-------- LISTED ENTRIES --------

==> 10-14 <==
// BreakoutControl
module BreakoutControl(clk_50, strt, rst, L, R, tick, color, pix_x, pix_y, ball_x, ball_y, pad_x, bricks, win, lose);
clock: 7.15 ns
lec_check: 0
abc_area: 1
cap_margin: 25
core_margin: 6
core_utilization: 28
cts_cluster_diameter: 203
hold_slack_margin: 0.06
min_routing_layer: met1
place_density: 0.44
slew_margin: 30
tns_end_percent: 40
run.sh (not shown) runs the stock make flow with config.mk's settings and CLKGATE_MAP_FILE=.
==> 05-28 (differences from 10-14) <==
==> flow/config.mk (replaced) <==
export PLATFORM = sky130hd
export DESIGN_NAME = BreakoutControl
export DESIGN_NICKNAME = BreakoutControl
export VERILOG_FILES = /design/flow/design.v
export SDC_FILE = /design/flow/constraint.sdc
export NUM_CORES = 4
export LEC_CHECK = 0
export CAP_MARGIN = 20
export CORE_MARGIN = 2
export CORE_UTILIZATION = 40
export SLEW_MARGIN = 20
==> flow/constraint.sdc (replaced) <==
create_clock -name core_clock -period 4.75 [get_ports {clk_50}]
set_input_delay 0.9500 -clock core_clock [delete_from_list [all_inputs] [get_ports {clk_50}]]
set_output_delay 0.9500 -clock core_clock [all_outputs]
set_load 0.01 [all_outputs]
==> 09-13 (differences from 10-14) <==
==> flow/config.mk (replaced) <==
export PLATFORM = sky130hd
export DESIGN_NAME = BreakoutControl
export DESIGN_NICKNAME = BreakoutControl
export VERILOG_FILES = /design/flow/design.v
export SDC_FILE = /design/flow/constraint.sdc
export NUM_CORES = 4
export LEC_CHECK = 0
export CAP_MARGIN = 20
export CORE_ASPECT_RATIO = 0.51
export CORE_MARGIN = 2
export CORE_UTILIZATION = 71
export CTS_CLUSTER_DIAMETER = 388
export MAX_ROUTING_LAYER = met4
export MIN_ROUTING_LAYER = met2
export PLACE_DENSITY_LB_ADDON = 0.08
export SETUP_SLACK_MARGIN = 1.12
export SLEW_MARGIN = 20
==> flow/constraint.sdc (replaced) <==
create_clock -name core_clock -period 4.01 [get_ports {clk_50}]
set_input_delay 0.8020 -clock core_clock [delete_from_list [all_inputs] [get_ports {clk_50}]]
set_output_delay 0.8020 -clock core_clock [all_outputs]
set_load 0.01 [all_outputs]
==> 09-09 (differences from 10-14) <==
==> flow/config.mk (replaced) <==
export PLATFORM = sky130hd
export DESIGN_NAME = BreakoutControl
export DESIGN_NICKNAME = BreakoutControl
export VERILOG_FILES = /design/flow/design.v
export SDC_FILE = /design/flow/constraint.sdc
export NUM_CORES = 4
export LEC_CHECK = 0
export CAP_MARGIN = 10
export CORE_MARGIN = 2
export CORE_UTILIZATION = 72
export CTS_CLUSTER_SIZE = 41
export GPL_ROUTABILITY_DRIVEN = 1
export MAX_ROUTING_LAYER = met5
export PLACE_DENSITY_LB_ADDON = 0.0
export SLEW_MARGIN = 20
==> flow/constraint.sdc (replaced) <==
create_clock -name core_clock -period 2.35 [get_ports {clk_50}]
set_input_delay 0.4700 -clock core_clock [delete_from_list [all_inputs] [get_ports {clk_50}]]
set_output_delay 0.4700 -clock core_clock [all_outputs]
set_load 0.01 [all_outputs]
==> notes <==
05-28 went through all stages and came out clean. 09-09 ended with an error in clock tree synthesis (4_1_cts) on DPL-0038. 10-14 ran to the end with no violations. 09-13 never finished: it broke off in global routing (5_1_grt) on GRT-0116.
Count of clock-buffer cells in the layout: 10-14 is higher than 05-28 (12).
Sequential cell count is the same in 05-28 and 10-14.
Synthesized cell count is the same in 09-09 and 05-28.
Clock skew: 10-14 is higher than 05-28 (0.048 ns).
Of 10-14 and 05-28, 05-28 has the higher combinational power (gap 37%, measured against 05-28).
In 05-28 the die size is higher than in 09-09, by about 80%.
In 10-14 the sequential power is smaller than in 05-28, by 28%.
Against 05-28, the non-clock buffer count of 10-14 is lower by 21.


==> inputs of job 1974 <==
Starting RTL as in the previous note.
Design BreakoutControl, start of the top module:
module BreakoutControl(clk_50, strt, rst, L, R, tick, color, pix_x, pix_y, ball_x, ball_y, pad_x, bricks, win, lose);
input clk_50;
input strt, rst, L, R;
input tick;
output [2:0] color;
output [8:0] pix_x;
output [7:0] pix_y;
output [9:0] ball_x;
output [9:0] ball_y;
output [9:0] pad_x;
output [15:0] bricks;
output win, lose;
parameter 
Start = 4'd0,
Play = 4'd1,
Win = 4'd2,
Lose = 4'd3,
block1x = 10'd1,
block1y = 10'd50,
block2x = 10'd41,
block2y = 10'd50,
block3x = 10'd81,
block3y = 10'd50,
block4x = 10'd121,
block4y = 10'd50,
block5x = 10'd161,
block5y = 10'd50,
block6x = 10'd201,
block6y = 10'd50,
block7x = 10'd241,
block7y = 10'd50,
block8x = 10'd281,
block8y = 10'd50,
block9x = 10'd1,
block9y = 10'd19,
block10x = 10'd41,
block10y = 10'd19,
block11x = 10'd81,
block11y = 10'd19,
block12x = 10'd121,
block12y = 10'd19,
block13x = 10'd161,
block13y = 10'd19,
block14x = 10'd201,
block14y = 10'd19,
block15x = 10'd241,
block15y = 10'd19,
block16x = 10'd281,
block16y = 10'd19;
wire [2:0] color;
reg [3:0] S,NS;
reg W, done, start_state, ph25; 
reg [9:0] x, y;
wire [9:0] ballx, bally, padx, pady;
wire [2:0] PadAng;
wire padcol, topbotcol, LRcol, topbotcol2, LRcol2, topbotcol3, LRcol3, topbotcol4, LRcol4, topbotcol5, LRcol5, topbotcol6, LRcol6, topbotcol7, LRcol7, topbotcol8, LRcol8, topbotcol9, LRcol9, topbotcol10, LRcol10, topbotcol11, LRcol11, topbotcol12, LRcol12, topbotcol13, LRcol13, topbotcol14, LRcol14, topbotcol15, LRcol15, topbotcol16, LRcol16, ceilingcol, walcol, Lo;
wire Hit1, Hit2, Hit3, Hit4, Hit5, Hit6, Hit7, Hit8, Hit9, Hit10, Hit11, Hit12, Hit13, Hit14, Hit15, Hit16;
wire clk60;
assign clk60 = tick;
  ...
Settings: LEC_CHECK=0, ABC_AREA=1, CAP_MARGIN=20, CORE_ASPECT_RATIO=1.9, CORE_MARGIN=2, CORE_UTILIZATION=55, GPL_TIMING_DRIVEN=1, MAX_ROUTING_LAYER=met4, MIN_ROUTING_LAYER=met1, PLACE_DENSITY_LB_ADDON=0.13, SETUP_SLACK_MARGIN=0.26, SLEW_MARGIN=25; clock period 5.16 ns.
==> inputs of job 6246, as changes to job 1974 <==
Settings changed: CORE_ASPECT_RATIO 1.9 to default, CORE_UTILIZATION 55 to 72, CTS_CLUSTER_DIAMETER from default to 62, CTS_CLUSTER_SIZE from default to 14, GPL_TIMING_DRIVEN 1 to default, MAX_ROUTING_LAYER met4 to default, MIN_ROUTING_LAYER met1 to default, PLACE_DENSITY_LB_ADDON 0.13 to 0.26, SETUP_SLACK_MARGIN 0.26 to default, SLEW_MARGIN 25 to 20.
==> flow/constraint.sdc (replaced) <==
create_clock -name core_clock -period 2.64 [get_ports {clk_50}]
set_input_delay 0.5280 -clock core_clock [delete_from_list [all_inputs] [get_ports {clk_50}]]
set_output_delay 0.5280 -clock core_clock [all_outputs]
set_load 0.01 [all_outputs]
==> metrics.json <==
{
  "result_of_the_run": {"value": "complete, no violations"},
  "multi_input_comb_area": {"value": 0.01061, "unit": "mm²"},
  "routed_wirelength": {"value": 64.83, "unit": "mm"},
  "rsz0062_at_grt": {"value": "no"},
  "placed_cell_area": {"value": 0.01917, "unit": "mm²"},
  "floorplan.core_area": {"value": 0.03304, "unit": "mm²"},
  "regArea": {"value": 0.005922, "unit": "mm²"},
  "share_clk_of_total_power": {"value": 0.207},
  "grt_pass1_vias": {"value": 18110},
  "regToRegStartpoint": {"value": "ball.ballx[4]"},
  "power.share.switching": {"value": 0.4795}
}
That was job 1974.
==> metrics.json <==
{
  "regArea": {"value": 0.005928, "unit": "mm²"},
  "routed_wirelength": {"value": 71.03, "unit": "mm"},
  "regToRegStartpoint": {"value": "pad.padx[0]"},
  "power.share.switching": {"value": 0.4798},
  "placed_cell_area": {"value": 0.02054, "unit": "mm²"},
  "setup_viol": {"value": 21},
  "grt_pass1_vias": {"value": 20160},
  "post-route-worst-setup-slack": {"value": -1.346, "unit": "ns"},
  "result_of_the_run": {"value": "finished with violations"},
  "floorplan.core_area": {"value": 0.02518, "unit": "mm²"},
  "share_clk_of_total_power": {"value": 0.175},
  "check.faults": {"value": "negative setup slack"}
}
That was job 6246.


==> inputs of try-fjord <==
BreakoutControl again, from the RTL that the note above started with.
make LEC_CHECK=0 ABC_AREA=1 CAP_MARGIN=20 CORE_MARGIN=2 CORE_UTILIZATION=72 CTS_CLUSTER_DIAMETER=26 CTS_CLUSTER_SIZE=25 PLACE_DENSITY_LB_ADDON=0.26 SETUP_SLACK_MARGIN=0.81 SLEW_MARGIN=20 finish   # period 2.75 ns
==> inputs of try-yarrow, as changes to try-fjord <==
==> flow/config.mk (replaced) <==
export PLATFORM = sky130hd
export DESIGN_NAME = BreakoutControl
export DESIGN_NICKNAME = BreakoutControl
export VERILOG_FILES = /design/flow/design.v
export SDC_FILE = /design/flow/constraint.sdc
export NUM_CORES = 4
export LEC_CHECK = 0
export CAP_MARGIN = 20
export CORE_MARGIN = 2
export CORE_UTILIZATION = 68
export SLEW_MARGIN = 20
==> flow/constraint.sdc (replaced) <==
create_clock -name core_clock -period 6.76 [get_ports {clk_50}]
set_input_delay 1.3520 -clock core_clock [delete_from_list [all_inputs] [get_ports {clk_50}]]
set_output_delay 1.3520 -clock core_clock [all_outputs]
set_load 0.01 [all_outputs]
==> comparison table <==
quantity                                                                try-yarrow                  try-fjord
Status                                            no timing/DRC/antenna violations  aborted with a tool error
Stage where the flow stopped                                                     -       clock tree synthesis
Sequential element share of the synthesized area                             0.341                      0.322
Vertical extent of the die                                                  164 um                     164 um
Post-synthesis cell count from yosys                                          2025                       2550
Adder and majority cell fraction of the synthesized area                     0.112                      0.106
Synthesized-area fraction occupied by xor and xnor cells                    0.0560                     0.0435
Fraction of the core area occupied by cells at floorplan                     0.691                      0.731
Post-detail-place hpwl                                                     37.8 mm                    45.8 mm
Top area contributor share                                                   0.291                      0.274
Synth unique cells                                                              83                         70
Synth Area per Inst                                                      8.57 um^2                  7.22 um^2
Yosys top cell by instances                               sky130_fd_sc_hd__dfrtp_1   sky130_fd_sc_hd__nand2_1
Simple-gate area share of the yosys netlist                                  0.191                      0.278
Power figures rest on the tool's default switching activity, not on a simulated workload.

--------

(ASSIGNMENT): Among the lines of the material above, find those with the word "padx". Copy each one.

(ANSWER TO THIS EXERCISE):
wire [9:0] ballx, bally, padx, pady;
  "regToRegStartpoint": {"value": "pad.padx[0]"},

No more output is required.